Our Aesthetic Categories : Zany, Cute, Interesting
by: Sianne Ngai
date: 10.15.2012
pp: 344
tags: Nonfiction,  Philosophy & Critical Theory,  Cultural Studies

Rebecca Ariel Porte on Our Aesthetic Categories

The Zany, the Cute, and the Interesting: On Ngai's "Our Aesthetic Categories"

October 14th, 2012 reset - +
 
CONVERSATION
 

Sianne Ngai’s Our Aesthetic Categories: Zany, Cute, Interesting is about aesthetic judgments: an inquiry into the terms and origins of taste. How do we decide what we feel about the latest Chantal Akerman film or the fiction of Javier Marías, an Alexander McQueen ball-gown or an episode of Breaking Bad?
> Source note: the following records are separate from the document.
**src/rtl/tiny_fpga_cfg_pkg.sv**
```systemverilog
// Shared types and helpers for the tiny FPGA configuration loader.
package tiny_fpga_cfg_pkg;

  typedef enum logic [1:0] {IDLE, LOAD, DONE, ERROR} cfg_load_state_e;

  function automatic int cfg_beats(input int cfg_bits, input int data_width);
    return cfg_bits / data_width;
  endfunction

endpackage

```
**src/rtl/axi_stream_if.sv**
```systemverilog
// Minimal AXI-stream bundle (no tkeep/tuser) used to carry the configuration bitstream.
interface axi_stream_if #(
  parameter int DATA_WIDTH = 1
);
  logic                  tvalid;
  logic                  tready;
  logic [DATA_WIDTH-1:0] tdata;
  logic                  tlast;

  modport master (output tvalid, output tdata, output tlast, input tready);
  modport slave  (input tvalid, input tdata, input tlast, output tready);
endinterface

```
**src/rtl/cfg_shift_reg.sv**
```systemverilog
// MSB-first shadow shift register: new beats enter at the LSB end.
module cfg_shift_reg #(
  parameter int DATA_WIDTH = 1,
  parameter int CFG_BITS   = 16
) (
  input  logic                  clk,
  input  logic                  rst_n,
  input  logic                  shift_en,
  input  logic [DATA_WIDTH-1:0] din,
  output logic [CFG_BITS-1:0]   shifted
);

  logic [CFG_BITS-1:0] shadow;

  // The post-shift value is exported so the caller can commit it on the same
  // edge that accepts the final beat.
  generate
    if (CFG_BITS == DATA_WIDTH) begin : g_single_beat
      assign shifted = din;
    end else begin : g_multi_beat
      assign shifted = {shadow[CFG_BITS-DATA_WIDTH-1:0], din};
    end
  endgenerate

  // NOTE: the shadow is a plain register bank, so it takes the async reset like
  // any other flop; it is not a RAM and gains nothing by skipping reset.
  always_ff @(posedge clk or negedge rst_n) begin
    if (!rst_n) begin
      shadow <= '0;
    end else if (shift_en) begin
      shadow <= shifted;
    end
  end

endmodule

```
**src/rtl/tiny_fpga_cfg_loader.sv**
```systemverilog
// Configuration loader: shifts a framed bitstream into a shadow register and
// commits it to cfg_word only when the frame length matches exactly.
module tiny_fpga_cfg_loader
  import tiny_fpga_cfg_pkg::*;
#(
  parameter int DATA_WIDTH = 1,
  parameter int CFG_BITS   = 16
) (
  input  logic                clk,
  input  logic                rst_n,
  input  logic                cfg,
  axi_stream_if.slave         cfg_bitstream,
  output logic [CFG_BITS-1:0] cfg_word,
  output logic                cfg_ready,
  output logic                cfg_error
);

  localparam int BEATS = cfg_beats(CFG_BITS, DATA_WIDTH);
  localparam int CNT_W = $clog2(BEATS + 1);
  localparam logic [CNT_W-1:0] LAST_CNT = CNT_W'(BEATS - 1);

  generate
    if ((DATA_WIDTH < 1) || (CFG_BITS % DATA_WIDTH != 0)) begin : g_bad_params
      $error("CFG_BITS must be a non-zero multiple of DATA_WIDTH");
    end
  endgenerate

  cfg_load_state_e     state;
  logic [CNT_W-1:0]    count;
  logic [CFG_BITS-1:0] shifted;
  logic                beat;

  // tready depends on registered state only, never on tvalid.
  assign cfg_bitstream.tready = (state == LOAD) || (state == ERROR);
  assign beat                 = cfg_bitstream.tvalid && cfg_bitstream.tready;

  cfg_shift_reg #(
    .DATA_WIDTH (DATA_WIDTH),
    .CFG_BITS   (CFG_BITS)
  ) u_shift (
    .clk      (clk),
    .rst_n    (rst_n),
    .shift_en (beat),
    .din      (cfg_bitstream.tdata),
    .shifted  (shifted)
  );

  // NOTE: all state below uses non-blocking assignments so every branch sees
  // the pre-edge values of state/count, exactly like the hardware flops.
  always_ff @(posedge clk or negedge rst_n) begin
    if (!rst_n) begin
      state     <= IDLE;
      count     <= '0;
      cfg_word  <= '0;
      cfg_ready <= 1'b0;
      cfg_error <= 1'b0;
    end else begin
      unique case (state)
        IDLE: begin
          if (cfg) begin
            state     <= LOAD;
            count     <= '0;
            cfg_ready <= 1'b0;
            cfg_error <= 1'b0;
          end
        end
        LOAD: begin
          // Abort wins over any beat presented in the same cycle.
          if (!cfg) begin
            state <= IDLE;
          end else if (beat) begin
            count <= count + CNT_W'(1);
            if (count == LAST_CNT) begin
              if (cfg_bitstream.tlast) begin
                state     <= DONE;
                cfg_word  <= shifted;
                cfg_ready <= 1'b1;
              end else begin
                state     <= ERROR;
                cfg_error <= 1'b1;
              end
            end else if (cfg_bitstream.tlast) begin
              state     <= ERROR;
              cfg_error <= 1'b1;
            end
          end
        end
        DONE: begin
          if (!cfg) state <= IDLE;
        end
        ERROR: begin
          if (!cfg) state <= IDLE;
        end
        default: state <= IDLE;
      endcase
    end
  end

endmodule

```
**src/flat_wrapper.sv**
```systemverilog
// flat-port wrapper written by rule: the top's interface ports become plain ports
module tiny_fpga_cfg_loader_flat import tiny_fpga_cfg_pkg::*;
#(
  parameter int DATA_WIDTH = 1,
  parameter int CFG_BITS   = 16
)
  (clk, rst_n, cfg, cfg_word, cfg_ready, cfg_error, cfg_bitstream_tvalid, cfg_bitstream_tdata, cfg_bitstream_tlast, cfg_bitstream_tready);
  axi_stream_if #(.DATA_WIDTH(DATA_WIDTH)) cfg_bitstream_i ();
  input  logic clk;
  input  logic rst_n;
  input  logic cfg;
  output logic [CFG_BITS-1:0] cfg_word;
  output logic cfg_ready;
  output logic cfg_error;
  input wire logic [$bits(cfg_bitstream_i.tvalid)-1:0] cfg_bitstream_tvalid;
  input wire logic [$bits(cfg_bitstream_i.tdata)-1:0] cfg_bitstream_tdata;
  input wire logic [$bits(cfg_bitstream_i.tlast)-1:0] cfg_bitstream_tlast;
  output wire logic [$bits(cfg_bitstream_i.tready)-1:0] cfg_bitstream_tready;
  assign cfg_bitstream_i.tvalid = cfg_bitstream_tvalid;
  assign cfg_bitstream_i.tdata = cfg_bitstream_tdata;
  assign cfg_bitstream_i.tlast = cfg_bitstream_tlast;
  assign cfg_bitstream_tready = cfg_bitstream_i.tready;
  tiny_fpga_cfg_loader #(.DATA_WIDTH(DATA_WIDTH), .CFG_BITS(CFG_BITS)) u_core (.clk(clk), .rst_n(rst_n), .cfg(cfg), .cfg_bitstream(cfg_bitstream_i), .cfg_word(cfg_word), .cfg_ready(cfg_ready), .cfg_error(cfg_error));
endmodule
```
How do we translate into language the sensations of pleasure and displeasure inspired by daily experience — and particularly our experience of art? What kind of conversation are we really having when we say “The Books make beautiful music!” or “The view out the window was picturesque?”

In her new book, which builds on the investigation of aesthetics and minor affects she began in 2005’s Ugly Feelings, Ngai, a professor at Stanford University, encourages us to look beyond traditional aesthetic categories like “beautiful” or “sublime,” terms still in heavy rotation in academic contexts, to the colloquial words the twentieth and twenty-first centuries use to talk about art, especially (though not exclusively) in the American context. In this case, the terms under discussion are “zany,” “cute,” and “interesting.” Ngai wants to know what we can learn about contemporary responses to art by attending to categories “marginal” to traditional aesthetic theory and what we can learn about culture by looking at the lexicon we use to describe it.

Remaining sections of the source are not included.